Human Attachment and Affiliationlocked

  • Vivan ZayasVivan ZayasCornell University, Department of Psychology
  •  and Ezgi SakmanEzgi SakmanCornell University, Department of Psychology


One of the defining features of human experience is the formation and maintenance of affiliative and attachment ties. As these ties offer numerous adaptive advantages, human beings have evolved behavioral and neurobiological systems to ensure their formation and maintenance. The need to affiliate is pervasive and powerful. Consequently, the affiliative system is hypersensitive to social cues signaling any possibility that the ties could be under threat. This alarm system motivates restorative behavior, ensuring valued social ties are protected. Whereas affiliative ties can develop between any two individuals, attachment bonds are typically formed with a few significant others, and in many cases only one person serves as the main attachment figure.

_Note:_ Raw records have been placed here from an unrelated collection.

`config.mk`:
```
export PLATFORM = sky130hd
export DESIGN_NAME = spi_slave_rx_flat
export DESIGN_NICKNAME = d
export VERILOG_FILES = /design/src/rtl/spi_slave_rx_pkg.sv /design/src/rtl/spi_slave_rx_if.sv /design/src/rtl/spi_slave_rx_sync_edge.sv /design/src/rtl/spi_slave_rx.sv /design/src/flat_wrapper.sv
export SDC_FILE = /design/constraint.sdc
export NUM_CORES = 1
export LEC_CHECK = 0
export CAP_MARGIN = 5
export CELL_PAD_IN_SITES_DETAIL_PLACEMENT = 1
export CELL_PAD_IN_SITES_GLOBAL_PLACEMENT = 2
export CORE_MARGIN = 2
export CORE_UTILIZATION = 31
export CTS_CLUSTER_SIZE = 10
export DETAILED_ROUTE_END_ITERATION = 7
export HOLD_SLACK_MARGIN = 0.06
export PLACE_DENSITY = 0.8
export SYNTH_ARGS = -nofsm -noshare
export SYNTH_HDL_FRONTEND = slang
export SYNTH_HIERARCHICAL = 1
export SYNTH_SLANG_ARGS = --single-unit
```
`constraint.sdc`:
```
create_clock -name clk_i -period 1.9 [get_ports clk_i]
set_input_delay 0.19 -clock clk_i [delete_from_list [all_inputs] [get_ports clk_i]]
set_output_delay 0.19 -clock clk_i [all_outputs]
set_load 0.05 [all_outputs]
```
`src/rtl/spi_slave_rx_pkg.sv`:
```
// ============================================================================
// Module      : spi_slave_rx_pkg
// Description : Shared types, constants and SPI mode helper for spi_slave_rx.
// Revision    : 1.0 - initial release
// ============================================================================
`default_nettype none

package spi_slave_rx_pkg;

    localparam int DEF_DATA_W = 8;
    localparam int BYTES_W    = 8;

    typedef enum logic [0:0] {
        ST_IDLE = 1'b0,
        ST_RECV = 1'b1
    } rx_state_e;

    // Data is sampled on the rising SCK edge when CPOL and CPHA agree.
    function automatic logic sample_on_rise(input logic cpol, input logic cpha);
        return (cpol == cpha);
    endfunction

endpackage

`default_nettype wire

```
`src/rtl/spi_slave_rx_if.sv`:
```
// ============================================================================
// Module      : spi_slave_rx_if
// Description : SPI pin bundle plus receive-side result signals.
// Revision    : 1.0 - initial release
// ============================================================================
`default_nettype none

interface spi_slave_rx_if
    import spi_slave_rx_pkg::*;
#(
    parameter int DATA_W = DEF_DATA_W
);
    logic                spi_clk_i;
    logic                spi_rx_i;
    logic                spi_en_i;
    logic [DATA_W-1:0]   rx_data_o;
    logic                rx_valid_o;
    logic                rx_busy_o;
    logic                rx_err_o;
    logic                frame_done_o;
    logic [BYTES_W-1:0]  frame_bytes_o;

    modport slave (
        input  spi_clk_i, spi_rx_i, spi_en_i,
        output rx_data_o, rx_valid_o, rx_busy_o, rx_err_o, frame_done_o, frame_bytes_o
    );

    modport master (
        output spi_clk_i, spi_rx_i, spi_en_i,
        input  rx_data_o, rx_valid_o, rx_busy_o, rx_err_o, frame_done_o, frame_bytes_o
    );
endinterface

`default_nettype wire

```
`src/rtl/spi_slave_rx_sync_edge.sv`:
```
// ============================================================================
// Module      : spi_slave_rx_sync_edge
// Description : Two-flop synchroniser plus a third flop for rise/fall detect.
// Revision    : 1.0 - initial release
// ============================================================================
`default_nettype none

module spi_slave_rx_sync_edge #(
    parameter logic RST_VAL = 1'b0
) (
    input  wire logic clk_i,
    input  wire logic rst_i,
    input  wire logic d_i,
    output logic      q_o,
    output logic      rise_o,
    output logic      fall_o
);
    logic s1_q, s2_q, s3_q;

    always_ff @(posedge clk_i) begin
        if (rst_i) begin
            s1_q <= RST_VAL;
            s2_q <= RST_VAL;
            s3_q <= RST_VAL;
        end else begin
            s1_q <= d_i;
            s2_q <= s1_q;
            s3_q <= s2_q;
        end
    end

    assign q_o    = s2_q;
    assign rise_o = s2_q & ~s3_q;
    assign fall_o = ~s2_q & s3_q;
endmodule

`default_nettype wire

```
`src/rtl/spi_slave_rx.sv`:
```
// ============================================================================
// Module      : spi_slave_rx
// Description : Oversampling SPI slave receiver; deserialises MOSI into words.
// Revision    : 1.0 - initial release
// ============================================================================
`default_nettype none

module spi_slave_rx
    import spi_slave_rx_pkg::*;
#(
    parameter logic CPOL   = 1'b0,
    parameter logic CPHA   = 1'b0,
    parameter int   DATA_W = DEF_DATA_W
) (
    input  wire logic     clk_i,
    input  wire logic     rst_i,
    spi_slave_rx_if.slave bus
);
    localparam int                 c_CNT_W     = $clog2(DATA_W);
    localparam logic [c_CNT_W-1:0] c_LAST      = c_CNT_W'(DATA_W - 1);
    localparam logic               SAMPLE_RISE = sample_on_rise(CPOL, CPHA);

    logic sck_s2, sck_rise, sck_fall;
    logic en_s2, en_rise, en_fall;
    logic mosi_s1_q, mosi_s2_q;

    spi_slave_rx_sync_edge #(.RST_VAL(CPOL)) u_sync_sck (
        .clk_i  (clk_i),
        .rst_i  (rst_i),
        .d_i    (bus.spi_clk_i),
        .q_o    (sck_s2),
        .rise_o (sck_rise),
        .fall_o (sck_fall)
    );

    spi_slave_rx_sync_edge #(.RST_VAL(1'b0)) u_sync_en (
        .clk_i  (clk_i),
        .rst_i  (rst_i),
        .d_i    (bus.spi_en_i),
        .q_o    (en_s2),
        .rise_o (en_rise),
        .fall_o (en_fall)
    );

    always_ff @(posedge clk_i) begin
        if (rst_i) begin
            mosi_s1_q <= 1'b0;
            mosi_s2_q <= 1'b0;
        end else begin
            mosi_s1_q <= bus.spi_rx_i;
            mosi_s2_q <= mosi_s1_q;
        end
    end

    rx_state_e           state_q;
    logic [c_CNT_W-1:0]  cnt_q, cnt_d;
    logic [DATA_W-2:0]   shreg_q;
    logic [DATA_W-1:0]   data_q;
    logic [BYTES_W-1:0]  bytes_q;
    logic [1:0]          settle_q;
    logic                valid_q, busy_q, err_q, done_q;
    logic                sample_edge, word_end;

    assign sample_edge = SAMPLE_RISE ? sck_rise : sck_fall;
    assign word_end    = sample_edge && (cnt_q == c_LAST);
    assign cnt_d       = !sample_edge ? cnt_q :
                         word_end     ? '0    : cnt_q + 1'b1;

    // settle_q masks the artificial en rise produced while the synchroniser
    // refills after reset, so an en held high across reset is not re-entered.
    always_ff @(posedge clk_i) begin
        if (rst_i) begin
            state_q  <= ST_IDLE;
            cnt_q    <= '0;
            shreg_q  <= '0;
            data_q   <= '0;
            bytes_q  <= '0;
            settle_q <= '0;
            valid_q  <= 1'b0;
            busy_q   <= 1'b0;
            err_q    <= 1'b0;
            done_q   <= 1'b0;
        end else begin
            valid_q <= 1'b0;
            err_q   <= 1'b0;
            done_q  <= 1'b0;
            if (settle_q != 2'd3) begin
                settle_q <= settle_q + 2'd1;
            end
            case (state_q)
                ST_IDLE: begin
                    cnt_q <= '0;
                    if (en_rise && (settle_q == 2'd3)) begin
                        state_q <= ST_RECV;
                        bytes_q <= '0;
                        busy_q  <= 1'b1;
                    end
                end
                ST_RECV: begin
                    cnt_q <= cnt_d;
                    if (sample_edge) begin
                        shreg_q <= {shreg_q[DATA_W-3:0], mosi_s2_q};
                    end
                    if (word_end) begin
                        data_q  <= {shreg_q, mosi_s2_q};
                        valid_q <= 1'b1;
                        if (bytes_q != {BYTES_W{1'b1}}) begin
                            bytes_q <= bytes_q + 1'b1;
                        end
                    end
                    // A sample edge in the same cycle is already folded into cnt_d.
                    if (en_fall) begin
                        state_q <= ST_IDLE;
                        busy_q  <= 1'b0;
                        cnt_q   <= '0;
                        if (cnt_d == '0) begin
                            done_q <= 1'b1;
                        end else begin
                            err_q  <= 1'b1;
                        end
                    end
                end
                default: state_q <= ST_IDLE;
            endcase
        end
    end

    assign bus.rx_data_o     = data_q;
    assign bus.rx_valid_o    = valid_q;
    assign bus.rx_busy_o     = busy_q;
    assign bus.rx_err_o      = err_q;
    assign bus.frame_done_o  = done_q;
    assign bus.frame_bytes_o = bytes_q;
endmodule

`default_nettype wire
```
`src/flat_wrapper.sv`:
```
// flat-port wrapper written by rule: the top's interface ports become plain ports
module spi_slave_rx_flat import spi_slave_rx_pkg::*;
#(
    parameter logic CPOL   = 1'b0,
    parameter logic CPHA   = 1'b0,
    parameter int   DATA_W = DEF_DATA_W
)
  (clk_i, rst_i, bus_spi_clk_i, bus_spi_rx_i, bus_spi_en_i, bus_rx_data_o, bus_rx_valid_o, bus_rx_busy_o, bus_rx_err_o, bus_frame_done_o, bus_frame_bytes_o);
  spi_slave_rx_if #(.DATA_W(DATA_W)) bus_i ();
  input  wire logic clk_i;
  input  wire logic rst_i;
  input wire logic [$bits(bus_i.spi_clk_i)-1:0] bus_spi_clk_i;
  input wire logic [$bits(bus_i.spi_rx_i)-1:0] bus_spi_rx_i;
  input wire logic [$bits(bus_i.spi_en_i)-1:0] bus_spi_en_i;
  output wire logic [$bits(bus_i.rx_data_o)-1:0] bus_rx_data_o;
  output wire logic [$bits(bus_i.rx_valid_o)-1:0] bus_rx_valid_o;
  output wire logic [$bits(bus_i.rx_busy_o)-1:0] bus_rx_busy_o;
  output wire logic [$bits(bus_i.rx_err_o)-1:0] bus_rx_err_o;
  output wire logic [$bits(bus_i.frame_done_o)-1:0] bus_frame_done_o;
  output wire logic [$bits(bus_i.frame_bytes_o)-1:0] bus_frame_bytes_o;
  assign bus_i.spi_clk_i = bus_spi_clk_i;
  assign bus_i.spi_rx_i = bus_spi_rx_i;
  assign bus_i.spi_en_i = bus_spi_en_i;
  assign bus_rx_data_o = bus_i.rx_data_o;
  assign bus_rx_valid_o = bus_i.rx_valid_o;
  assign bus_rx_busy_o = bus_i.rx_busy_o;
  assign bus_rx_err_o = bus_i.rx_err_o;
  assign bus_frame_done_o = bus_i.frame_done_o;
  assign bus_frame_bytes_o = bus_i.frame_bytes_o;
  spi_slave_rx #(.CPOL(CPOL), .CPHA(CPHA), .DATA_W(DATA_W)) u_core (.clk_i(clk_i), .rst_i(rst_i), .bus(bus_i));
endmodule
```
# == Yosys cells after proc, flatten, opt, wreduce, memory -nomap -nowiden ==
# Cells that the tools add are included.
# word_totals
ff_bits,41
latch_bits,0
ram_bits,0
mem_bits_ro,0
inputBits,5
output_inout_bits,20
wordCells,63
n_memories,0
# classes
addsub,3
multipliers,0
div_mod_pow,0
magnitude_cmp,0
eq_ne,8
shift,0
muxes,17
n_bitwise,8
n_reduce_logical,9
# ops
operator,count
8-bit two-way mux,3
8-bit one-hot mux with 2 select lines,1
3-bit two-way mux,3
8-bit by 1-bit adder with 8-bit output (second input constant),1
8-bit inequality test (second input constant),1
1-bit two-way mux,7
2-bit inequality test (second input constant),3
3-bit one-hot mux with 2 select lines,1
2-bit AND reduction,3
1-bit inverter,5
2-bit by 1-bit inequality test with 1-bit output (second input constant),2
1-bit one-hot mux with 2 select lines,2
3-bit by 1-bit adder with 3-bit output (second input constant),1
1-bit AND,3
3-bit equality test (second input constant),1
3-bit logical NOT,1
3-bit AND reduction,1
3-bit OR reduction,1
2-bit by 1-bit adder with 2-bit output (second input constant),1
2-bit equality test (second input constant),1
1-bit logical AND,2
2-bit OR reduction,1

# == Depth between registers and ports, before layout ==
# Gate-level depths: netlist of run 1.
# logic_depth
depth_word,7
mapped_depth,7
depth_no_buf,6

# == Hierarchy ==
# Netlist of run 1, hierarchy kept.
# by_module_without_submodules
mod,instances,cells_each,area_each_um2,seq_area_each_um2
spi_slave_rx,1,161,1396.3,700.7
spi_slave_rx_sync_edge,2,8,91.3,60.1

# == Worst setup path before layout of run 1 ==
# OpenSTA, ideal clock, no wires.
# synth_timing
kind,register -> register
from,register u_core.bytes_q[0] (netlist: u_core/bus.frame_bytes_o[0])
to,register u_core.bytes_q[2] (netlist: u_core/bus.frame_bytes_o[2])
setup_time_ns,0.091
arrival_ns,1.693
t_required_ns,1.809
setup_slack_ns,0.116
path_stages_with_launch,6
n_path_buf,0
period_less_slack_ns,1.784
path_cell_list,dfxtp_1 > ha_1 > nand3_2 > o21ai_2 > nand2_1 > a311oi_1
# synth_between
elab_chain_cells,4
elab_cells_between_ends,7
classes_between,1 x add/sub; 2 x eq/ne; 3 x mux; 1 x reduce/logical
# synth_rtl
item,line_no,rtl
from (decl),spi_slave_rx.sv:59,logic [BYTES_W-1:0] bytes_q;
from (signal assigned),spi_slave_rx.sv:108,bytes_q <= bytes_q + 1'b1;
8-bit by 1-bit adder with 8-bit output,spi_slave_rx.sv:108,
8-bit two-way mux,spi_slave_rx.sv:107,if (bytes_q != {BYTES_W{1'b1}}) begin
8-bit two-way mux,spi_slave_rx.sv:104,if (word_end) begin
8-bit one-hot mux with 2 select lines,spi_slave_rx.sv:90,case (state_q)
# Parallel ways exist; a longest one is shown, timed or not. The select of a mux whose other input is x is not followed.
# A chain may end at the register's enable or synchronous reset.

# == Worst setup path in the final report of run 1 ==
# layout_timing
from,register u_core.bytes_q[4] (netlist: u_core/bus.frame_bytes_o[4])
to,output bus_frame_bytes_o[4]
# layout_lines
item,line_no,rtl
to (decl),flat_wrapper.sv:20,output wire logic [$bits(bus_i.frame_bytes_o)-1:0] bus_frame_bytes_o;
# No word-level cell between the ends.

The attachment system functions in a similar way in both infancy and adulthood, ensuring proximity to attachment figures in the face of physical and psychological threats. Even though the need to form affiliative ties and attachment bonds has been shown to be universal, significant cross-cultural variations in how they unfold are also reported. Both the affiliative and the attachment systems protect the individual against various risks and aid in maintaining a physically and psychologically healthy existence via regulating the stress reactivity system.